[Items from a data source]
──────────
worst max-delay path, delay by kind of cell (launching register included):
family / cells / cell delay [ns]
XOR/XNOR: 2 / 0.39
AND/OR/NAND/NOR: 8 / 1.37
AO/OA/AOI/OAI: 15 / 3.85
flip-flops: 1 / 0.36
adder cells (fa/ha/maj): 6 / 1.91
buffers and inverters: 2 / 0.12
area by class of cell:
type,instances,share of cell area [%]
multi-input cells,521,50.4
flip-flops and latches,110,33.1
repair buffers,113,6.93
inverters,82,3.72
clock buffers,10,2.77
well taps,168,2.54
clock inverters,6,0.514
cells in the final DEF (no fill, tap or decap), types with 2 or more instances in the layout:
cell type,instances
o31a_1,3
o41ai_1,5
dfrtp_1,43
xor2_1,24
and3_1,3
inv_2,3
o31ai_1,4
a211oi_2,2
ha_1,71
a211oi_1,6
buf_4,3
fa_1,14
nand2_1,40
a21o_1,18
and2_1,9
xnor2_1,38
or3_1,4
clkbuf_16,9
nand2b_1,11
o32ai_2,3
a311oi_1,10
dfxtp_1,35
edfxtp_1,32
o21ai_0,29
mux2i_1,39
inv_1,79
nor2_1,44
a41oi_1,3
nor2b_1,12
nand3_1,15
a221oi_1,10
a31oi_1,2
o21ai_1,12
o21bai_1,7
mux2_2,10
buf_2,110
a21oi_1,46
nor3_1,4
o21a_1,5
--- src/rtl/skinny_masking_pkg.sv ---
// Shared definitions for the masked Skinny S-box front end: FSM states, LFSR
// constants and an unmasked S-box reference.
package skinny_masking_pkg;

    typedef enum logic [2:0] {
        ST_IDLE  = 3'd0,
        ST_ALIGN = 3'd1,
        ST_RUN   = 3'd2,
        ST_CAPT  = 3'd3,
        ST_DONE  = 3'd4
    } drv_state_e;

    // Taps of x^16+x^14+x^13+x^11+1 seen from the shift-out end (bits 0,2,3,5).
    localparam logic [15:0] LFSR_TAPS    = 16'h002D;
    localparam logic [15:0] DEFAULT_SEED = 16'hACE1;

    function automatic logic [15:0] lfsr_step(input logic [15:0] s);
        return {^(s & LFSR_TAPS), s[15:1]};
    endfunction

    function automatic logic [3:0] sbox_ref(input logic [3:0] x);
        logic [3:0] y;
        case (x)
            4'h0: y = 4'hC;
            4'h1: y = 4'h6;
            4'h2: y = 4'h9;
            4'h3: y = 4'h0;
            4'h4: y = 4'h1;
            4'h5: y = 4'hA;
            4'h6: y = 4'h2;
            4'h7: y = 4'hB;
            4'h8: y = 4'h3;
            4'h9: y = 4'h8;
            4'hA: y = 4'h5;
            4'hB: y = 4'hD;
            4'hC: y = 4'h4;
            4'hD: y = 4'hE;
            4'hE: y = 4'h7;
            4'hF: y = 4'hF;
            default: y = 4'h0;
        endcase
        return y;
    endfunction

endpackage

--- src/rtl/share_lfsr16.sv ---
// 16-bit Fibonacci LFSR supplying the input mask and the per-cycle fresh
// randomness; a zero seed would lock the register, so it falls back to SEED.
module share_lfsr16
    import skinny_masking_pkg::*;
#(
    parameter logic [15:0] SEED = DEFAULT_SEED
) (
    input  logic        clk,
    input  logic        rst_n,
    input  logic        load,
    input  logic [15:0] seed,
    output logic [3:0]  mask,
    output logic [3:0]  fresh
);

    logic [15:0] lfsr_r;
    logic [15:0] lfsr_nxt_s;

    // Next LFSR value: seed load or one shift step.
    always_comb begin
        lfsr_nxt_s = lfsr_step(lfsr_r);
        if (load) begin
            if (seed == 16'h0000) begin
                lfsr_nxt_s = SEED;
            end else begin
                lfsr_nxt_s = seed;
            end
        end else begin
            lfsr_nxt_s = lfsr_step(lfsr_r);
        end
    end

    // LFSR state register.
    always_ff @(posedge clk or negedge rst_n) begin
        if (!rst_n) begin
            lfsr_r <= SEED;
        end else begin
            lfsr_r <= lfsr_nxt_s;
        end
    end

    // Mask and fresh come from disjoint bit fields.
    assign mask  = lfsr_r[3:0];
    assign fresh = lfsr_r[11:8];

endmodule
`config.mk`:
```
export PLATFORM = sky130hd
export DESIGN_NAME = repadd_ctrl
export DESIGN_NICKNAME = d
export VERILOG_FILES = /design/src/rtl/repadd_pkg.sv /design/src/rtl/repadd_ctrl.sv
export SDC_FILE = /design/constraint.sdc
export NUM_CORES = 1
export LEC_CHECK = 0
export ABC_AREA = 0
export BUFFER_PORTS_ARGS = -buffer_cell sky130_fd_sc_hd__buf_2
export CAP_MARGIN = 0
export CORE_AREA = 2 2 39 41
export CTS_CLUSTER_DIAMETER = 40
export DETAILED_ROUTE_END_ITERATION = 12
export DIE_AREA = 0 0 41 43
export GPL_ROUTABILITY_DRIVEN = 1
export PLACE_DENSITY = 0.57
export SLEW_MARGIN = 25
export SYNTH_ARGS = -nofsm -noshare
export SYNTH_HDL_FRONTEND = slang
export SYNTH_SLANG_ARGS = --single-unit
export TNS_END_PERCENT = 100
```
`constraint.sdc`:
```
create_clock -name clk -period 1.2 [get_ports clk]
set_input_delay 0.24 -clock clk [delete_from_list [all_inputs] [get_ports clk]]
set_output_delay 0.24 -clock clk [all_outputs]
set_load 0.05 [all_outputs]
```
`src/rtl/repadd_pkg.sv`:
```
// rtl/repadd_pkg.sv - shared types and constants for the repeated-addition multiplier
package repadd_pkg;

    // Operand / datapath width; the controller and datapath must agree on it.
    localparam int REPADD_WIDTH = 16;

    // Controller state encoding.
    typedef enum logic [2:0] {
        IDLE   = 3'd0,
        LOAD_A = 3'd1,
        LOAD_B = 3'd2,
        ADD    = 3'd3,
        DONE   = 3'd4
    } repadd_state_e;

endpackage

```
`src/rtl/repadd_ctrl.sv`:
```
// rtl/repadd_ctrl.sv - control FSM sequencing the repeated-addition multiplier datapath
module repadd_ctrl
    import repadd_pkg::*;
#(
    parameter int WIDTH = REPADD_WIDTH
) (
    input  logic             clk,
    input  logic             rst_n,
    input  logic             start,
    input  logic [WIDTH-1:0] din,
    input  logic             din_vld,
    input  logic             eqz,
    output logic             ldA,
    output logic             ldB,
    output logic             clrP,
    output logic             ldP,
    output logic             decB,
    output logic             busy,
    output logic             done
);

    repadd_state_e r_state;
    repadd_state_e w_next;
    logic          w_din_zero;

    assign w_din_zero = (din == '0);

    // State register; reset aborts any operation in flight and returns to IDLE.
    always_ff @(posedge clk or negedge rst_n) begin
        if (!rst_n) begin
            r_state <= IDLE;
        end else begin
            r_state <= w_next;
        end
    end

    // Next-state and strobe decode; all outputs are pure functions of state and live inputs.
    always_comb begin
        w_next = r_state;
        ldA    = 1'b0;
        ldB    = 1'b0;
        clrP   = 1'b0;
        ldP    = 1'b0;
        decB   = 1'b0;
        busy   = 1'b1;
        done   = 1'b0;
        unique case (r_state)
            IDLE: begin
                busy = 1'b0;
                if (start) begin
                    w_next = LOAD_A;
                end
            end
            LOAD_A: begin
                ldA = din_vld;
                if (din_vld) begin
                    w_next = LOAD_B;
                end
            end
            LOAD_B: begin
                // Accumulator is cleared in the same cycle B is captured.
                ldB  = din_vld;
                clrP = din_vld;
                if (din_vld) begin
                    w_next = w_din_zero ? DONE : ADD;
                end
            end
            ADD: begin
                // The final add leaves B at 1 rather than decrementing to 0.
                ldP  = 1'b1;
                decB = ~eqz;
                if (eqz) begin
                    w_next = DONE;
                end
            end
            DONE: begin
                done   = 1'b1;
                w_next = IDLE;
            end
            default: begin
                w_next = IDLE;
            end
        endcase
    end

endmodule

```
==> results.json <==
{
  "routed-via-count": 380,
  "globalplace.congestion": 0.709,
  "timing.critical_path.to": "decB",
  "initial_util_pct": 20.7,
  "clock-sinks": 3,
  "io_buffer_count": 27,
  "number_of_antenna_violations_at_the_first_check_in_global_routing": 0,
  "floorplan.die_area_um2": 1760,
  "synth.net_count": 50,
  "critPathLaunchType": "flop",
  "synth-compound-area-share_pct": 14.4,
  "clkTransAtPathRegs_ps": 40,
  "tightest_slew_ps": 318,
  "worst_skew_pair.late_latency_ps": 240,
  "wl_met2_um": 454,
  "endpoint_kind": "primary output",
  "rr_startpoint": "r_state[2]",
  "antenna_diode_count": 0,
  "vias_per_cell": 4.47,
  "worst-path-max-fanout": 5,
  "post-synth-top-area-cell": "dfrtp_1",
  "combinational_family_with_the_most_area_after_synthesis": "simple AND/OR/NAND/NOR gates",
  "synth_fa_ha_area_share_pct": 0,
  "maxClockFrequency_mhz": 665,
  "largest_registers": "r_state: 3 flops",
  "number_of_maximum_capacitance_violations": 0,
  "crit_arrival_ps": 1260,
  "syn-cell-area_um2": 287,
  "avgRoutedWirePerCell_um": 9.72,
  "outcome": "finished, violations left",
  "clock-root-buffer": "clkbuf_4",
  "layout-drive-gt1-share_pct": 82.6,
  "grtUsageTotal_pct": 11.7,
  "fillers": 141,
  "synth_xor_xnor_area_share_pct": 0,
  "worstSetupPathType": "flop to primary output",
  "bufs_on_longest_clock_path": 2,
  "slew_viols_final": 0,
  "clock-skew-final_ps": 1.86,
  "mostFrequentLayoutCell": "buf_2",
  "hold_viol": 0,
  "drt_pass1_iterations": 2,
  "grt_max_degree": 7,
  "grt_pass1_vias": 364,
  "core_box_area_um2": 1380,
  "die_w_um": 41,
  "dpl.hpwl_um": 677,
  "cts_tree": "yes",
  "ys_types": 21,
  "failed_checks": "setup timing",
  "unrepaired_setup_endpoints_after_global_routing": "true",
  "die_h_um": 43,
  "holdCritPathClass": "input port to flop",
  "detail_route.wirelength.met1_um": 276,
  "avgSynthCellArea_um2": 9.88,
  "cts-buffers-inserted": 3,
  "timing.final.setup_violations": 8,
  "synth.mux.area_fraction_pct": 3.49,
  "postLayoutSetupSlackWorst_ps": -304,
  "syn_inst": 29,
  "yosys_register_bits": 3,
  "rr_endpoint": "r_state[2]",
  "finalWirelength_um": 826,
  "largest_register": "r_state",
  "wl_met3_um": 75,
  "power-per-cell-area_nw_per_um2": 2330,
  "ir_worst_vdd_mv": 0.617,
  "largest_register_ff_count": 3,
  "setup-tns-final_ps": -1850,
  "r2r_setup_slack_ps": -20,
  "num_rows": 14,
  "grt.overflow.total": 0,
  "hold-worst-slack_ps": 315,
  "post_synth_main_area_contributors": "dfrtp_1 (26%), nor4_2 (17%), nor4b_4 (8.3%)",
  "floorplan.io_pins": 28,
  "flow.area_growth_from_synthesis_pct": 127,
  "antenna_violating_nets_post_route": 0,
  "synth_top_area_share_pct": 26.2,
  "multi_input_comb_area_um2": 228,
  "final_cell_count_no_fill": 85,
  "wire_length_of_the_first_global_routing_pass_um": 1350,
  "fin_crit_ps": 1500,
  "synthesis.yosys.warnings": 0,
  "worst-endpoint-required_ps": 960,
  "synth-simple-area-share_pct": 45.0,
  "drt_first_iter_violations": 3,
  "worst_setup_path_startpoint": "r_state[2]",
  "synth_sequential_area_ratio_pct": 26.2,
  "placedCellCount": 74,
  "relative_slew_slack_pct": 78.7,
  "register_area_um2": 78.8,
  "reg2regPathDepth": 4,
  "nets": 91,
  "drc_errors": 0,
  "finalCritPeriodShare_pct": 125,
  "cellLeakagePower_nw": 0.300,
  "routed.top_layer": "met4",
  "layout.cells.most_common_list": "buf_2 (20), buf_6 (10), buf_4 (7)",
  "clock_tree.htree_level_count": 1
}
power breakdown:
| part | internal (mW) | total (mW) | leakage (nW) | switching (mW) |
|---|---|---|---|---|
| clock network | 0.125 | 0.181 | 0.0150 | 0.0557 |
| registers | 0.153 | 0.253 | 0.0338 | 0.0991 |
| logic | 0.569 | 1.08 | 0.251 | 0.514 |
| total | 0.847 | 1.52 | 0.300 | 0.669 |
--- config.mk ---
export PLATFORM = sky130hd
export DESIGN_NAME = spi_master_mode0_flat
export DESIGN_NICKNAME = d
export VERILOG_FILES = /design/src/rtl/spi_master_mode0_if.sv /design/src/rtl/spi_master_mode0.sv /design/src/flat_wrapper.sv
export SDC_FILE = /design/constraint.sdc
export NUM_CORES = 1
export LEC_CHECK = 0
export ABC_CLOCK_PERIOD_IN_PS = 2700
export CAP_MARGIN = 30
export CORE_AREA = 2 2 62 64
export CTS_CLUSTER_DIAMETER = 150
export DETAILED_ROUTE_END_ITERATION = 8
export DIE_AREA = 0 0 64 66
export PLACE_DENSITY_LB_ADDON = 0.2
export SKIP_CTS_REPAIR_TIMING = 1
export SYNTH_ARGS = -nofsm -noshare
export SYNTH_HDL_FRONTEND = slang
export SYNTH_SLANG_ARGS = --single-unit
--- constraint.sdc ---
create_clock -name clk -period 2.7 [get_ports clk]
set_input_delay 0.675 -clock clk [delete_from_list [all_inputs] [get_ports clk]]
set_output_delay 0.675 -clock clk [all_outputs]
set_load 0.05 [all_outputs]
--- src/rtl/spi_master_mode0_if.sv ---
// Word-stream handshake and SPI pin bundle for the mode-0 SPI master.
// master = the SPI master block, slave = whatever drives words and MISO.
interface spi_master_mode0_if #(
  parameter int WIDTH = 8
);
  logic [WIDTH-1:0] tx_data;
  logic             tx_valid;
  logic             tx_ready;
  logic [WIDTH-1:0] rx_data;
  logic             rx_valid;
  logic             busy;
  logic             CS_n;
  logic             SCLK;
  logic             MOSI;
  logic             MISO;

  modport master (
    input  tx_data, tx_valid, MISO,
    output tx_ready, rx_data, rx_valid,
    output busy, CS_n, SCLK, MOSI
  );

  modport slave (
    output tx_data, tx_valid, MISO,
    input  tx_ready, rx_data, rx_valid,
    input  busy, CS_n, SCLK, MOSI
  );
endinterface

--- src/rtl/spi_master_mode0.sv ---
// SPI mode-0 master: word stream in, CS_n/SCLK/MOSI out, MISO captured
// into received words; back-to-back words share one CS_n assertion.
module spi_master_mode0 #(
  parameter int WIDTH    = 8,
  parameter int CLK_DIV  = 4,
  parameter int CS_SETUP = 2,
  parameter int CS_HOLD  = 2,
  parameter int CS_GAP   = 2
) (
  input logic                clk,
  input logic                rst,
  spi_master_mode0_if.master bus
);
  localparam int M1 = (CLK_DIV > CS_SETUP) ? CLK_DIV : CS_SETUP;
  localparam int M2 = (CS_HOLD > CS_GAP) ? CS_HOLD : CS_GAP;
  localparam int CMAX = (M1 > M2) ? M1 : M2;
  localparam int CW = $clog2(CMAX) + 1;
  localparam int BW = $clog2(WIDTH) + 1;

  localparam logic [CW-1:0] DIV_LAST   = CW'(CLK_DIV - 1);
  localparam logic [CW-1:0] SETUP_LAST = CW'(CS_SETUP - 1);
  localparam logic [CW-1:0] HOLD_LAST  = CW'(CS_HOLD - 1);
  localparam logic [CW-1:0] GAP_LAST   = CW'(CS_GAP - 1);
  localparam logic [BW-1:0] BIT_LAST   = BW'(WIDTH - 1);

  typedef enum logic [2:0] {
    S_IDLE,
    S_SETUP,
    S_HIGH,
    S_LOW,
    S_END,
    S_HOLD,
    S_GAP
  } state_t;

  state_t           state_q, state_d;
  logic [CW-1:0]    cnt_q, cnt_d;
  logic [BW-1:0]    bit_q, bit_d;
  logic [WIDTH-1:0] tx_sr_q, tx_sr_d;
  logic [WIDTH-1:0] rx_sr_q, rx_sr_d;
  logic [WIDTH-1:0] rx_data_q, rx_data_d;
  logic             rx_valid_q, rx_valid_d;
  logic             cs_n_q, cs_n_d;
  logic             sclk_q, sclk_d;
  logic             mosi_q, mosi_d;

  logic             tx_ready;
  logic             hs;
  logic [WIDTH-1:0] rx_next;

  assign tx_ready = !rst && (state_q == S_IDLE || state_q == S_END);
  assign hs       = bus.tx_valid && tx_ready;
  assign rx_next  = (rx_sr_q << 1) | WIDTH'(bus.MISO);

  always_comb begin
    state_d    = state_q;
    cnt_d      = cnt_q;
    bit_d      = bit_q;
    tx_sr_d    = tx_sr_q;
    rx_sr_d    = rx_sr_q;
    rx_data_d  = rx_data_q;
    rx_valid_d = 1'b0;
    cs_n_d     = cs_n_q;
    sclk_d     = sclk_q;
    mosi_d     = mosi_q;
    unique case (state_q)
      S_IDLE: begin
        if (hs) begin
          tx_sr_d = bus.tx_data;
          rx_sr_d = '0;
          mosi_d  = bus.tx_data[WIDTH-1];
          cs_n_d  = 1'b0;
          cnt_d   = '0;
          bit_d   = '0;
          state_d = S_SETUP;
        end
      end
      S_SETUP: begin
        if (cnt_q == SETUP_LAST) begin
          sclk_d  = 1'b1;
          cnt_d   = '0;
          state_d = S_HIGH;
        end else begin
          cnt_d = cnt_q + 1'b1;
        end
      end
      S_HIGH: begin
        if (cnt_q == DIV_LAST) begin
          rx_sr_d = rx_next;
          sclk_d  = 1'b0;
          cnt_d   = '0;
          if (bit_q == BIT_LAST) begin
            rx_data_d  = rx_next;
            rx_valid_d = 1'b1;
            state_d    = S_END;
          end else begin
            bit_d   = bit_q + 1'b1;
            tx_sr_d = tx_sr_q << 1;
            mosi_d  = tx_sr_q[WIDTH-2];
            state_d = S_LOW;
          end
        end else begin
          cnt_d = cnt_q + 1'b1;
        end
      end
      S_LOW: begin
        if (cnt_q == DIV_LAST) begin
          sclk_d  = 1'b1;
          cnt_d   = '0;
          state_d = S_HIGH;
        end else begin
          cnt_d = cnt_q + 1'b1;
        end
      end
      S_END: begin
        cnt_d = '0;
        if (hs) begin
          // burst: MSB goes out now, so LOW must not shift again
          tx_sr_d = bus.tx_data;
          rx_sr_d = '0;
          mosi_d  = bus.tx_data[WIDTH-1];
          bit_d   = '0;
          state_d = S_LOW;
        end else begin
          state_d = S_HOLD;
        end
      end
      S_HOLD: begin
        if (cnt_q == HOLD_LAST) begin
          cs_n_d  = 1'b1;
          mosi_d  = 1'b0;
          cnt_d   = '0;
          state_d = S_GAP;
        end else begin
          cnt_d = cnt_q + 1'b1;
        end
      end
      S_GAP: begin
        if (cnt_q == GAP_LAST) begin
          cnt_d   = '0;
          state_d = S_IDLE;
        end else begin
          cnt_d = cnt_q + 1'b1;
        end
      end
      default: begin
        cs_n_d  = 1'b1;
        sclk_d  = 1'b0;
        state_d = S_IDLE;
      end
    endcase
  end

  always_ff @(posedge clk or posedge rst) begin
    if (rst) begin
      state_q    <= S_IDLE;
      cnt_q      <= '0;
      bit_q      <= '0;
      tx_sr_q    <= '0;
      rx_sr_q    <= '0;
      rx_data_q  <= '0;
      rx_valid_q <= 1'b0;
      cs_n_q     <= 1'b1;
      sclk_q     <= 1'b0;
      mosi_q     <= 1'b0;
    end else begin
      state_q    <= state_d;
      cnt_q      <= cnt_d;
      bit_q      <= bit_d;
      tx_sr_q    <= tx_sr_d;
      rx_sr_q    <= rx_sr_d;
      rx_data_q  <= rx_data_d;
      rx_valid_q <= rx_valid_d;
      cs_n_q     <= cs_n_d;
      sclk_q     <= sclk_d;
      mosi_q     <= mosi_d;
    end
  end

  assign bus.tx_ready = tx_ready;
  assign bus.rx_data  = rx_data_q;
  assign bus.rx_valid = rx_valid_q;
  assign bus.busy     = (state_q != S_IDLE);
  assign bus.CS_n     = cs_n_q;
  assign bus.SCLK     = sclk_q;
  assign bus.MOSI     = mosi_q;
endmodule

--- src/flat_wrapper.sv ---
// flat-port wrapper written by rule: the top's interface ports become plain ports
module spi_master_mode0_flat 
#(
  parameter int WIDTH    = 8,
  parameter int CLK_DIV  = 4,
  parameter int CS_SETUP = 2,
  parameter int CS_HOLD  = 2,
  parameter int CS_GAP   = 2
)
  (clk, rst, bus_tx_data, bus_tx_valid, bus_MISO, bus_tx_ready, bus_rx_data, bus_rx_valid, bus_busy, bus_CS_n, bus_SCLK, bus_MOSI);
  spi_master_mode0_if #(.WIDTH(WIDTH)) bus_i ();
  input logic clk;
  input logic rst;
  input wire logic [$bits(bus_i.tx_data)-1:0] bus_tx_data;
  input wire logic [$bits(bus_i.tx_valid)-1:0] bus_tx_valid;
  input wire logic [$bits(bus_i.MISO)-1:0] bus_MISO;
  output wire logic [$bits(bus_i.tx_ready)-1:0] bus_tx_ready;
  output wire logic [$bits(bus_i.rx_data)-1:0] bus_rx_data;
  output wire logic [$bits(bus_i.rx_valid)-1:0] bus_rx_valid;
  output wire logic [$bits(bus_i.busy)-1:0] bus_busy;
  output wire logic [$bits(bus_i.CS_n)-1:0] bus_CS_n;
  output wire logic [$bits(bus_i.SCLK)-1:0] bus_SCLK;
  output wire logic [$bits(bus_i.MOSI)-1:0] bus_MOSI;
  assign bus_i.tx_data = bus_tx_data;
  assign bus_i.tx_valid = bus_tx_valid;
  assign bus_i.MISO = bus_MISO;
  assign bus_tx_ready = bus_i.tx_ready;
  assign bus_rx_data = bus_i.rx_data;
  assign bus_rx_valid = bus_i.rx_valid;
  assign bus_busy = bus_i.busy;
  assign bus_CS_n = bus_i.CS_n;
  assign bus_SCLK = bus_i.SCLK;
  assign bus_MOSI = bus_i.MOSI;
  spi_master_mode0 #(.WIDTH(WIDTH), .CLK_DIV(CLK_DIV), .CS_SETUP(CS_SETUP), .CS_HOLD(CS_HOLD), .CS_GAP(CS_GAP)) u_core (.clk(clk), .rst(rst), .bus(bus_i));
endmodule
──────────
◆ TASK GOAL: Scan the lines above for the word "repeated", then copy each line that has it.

◆ RESULT OF THE EXERCISE:
// rtl/repadd_pkg.sv - shared types and constants for the repeated-addition multiplier
// rtl/repadd_ctrl.sv - control FSM sequencing the repeated-addition multiplier datapath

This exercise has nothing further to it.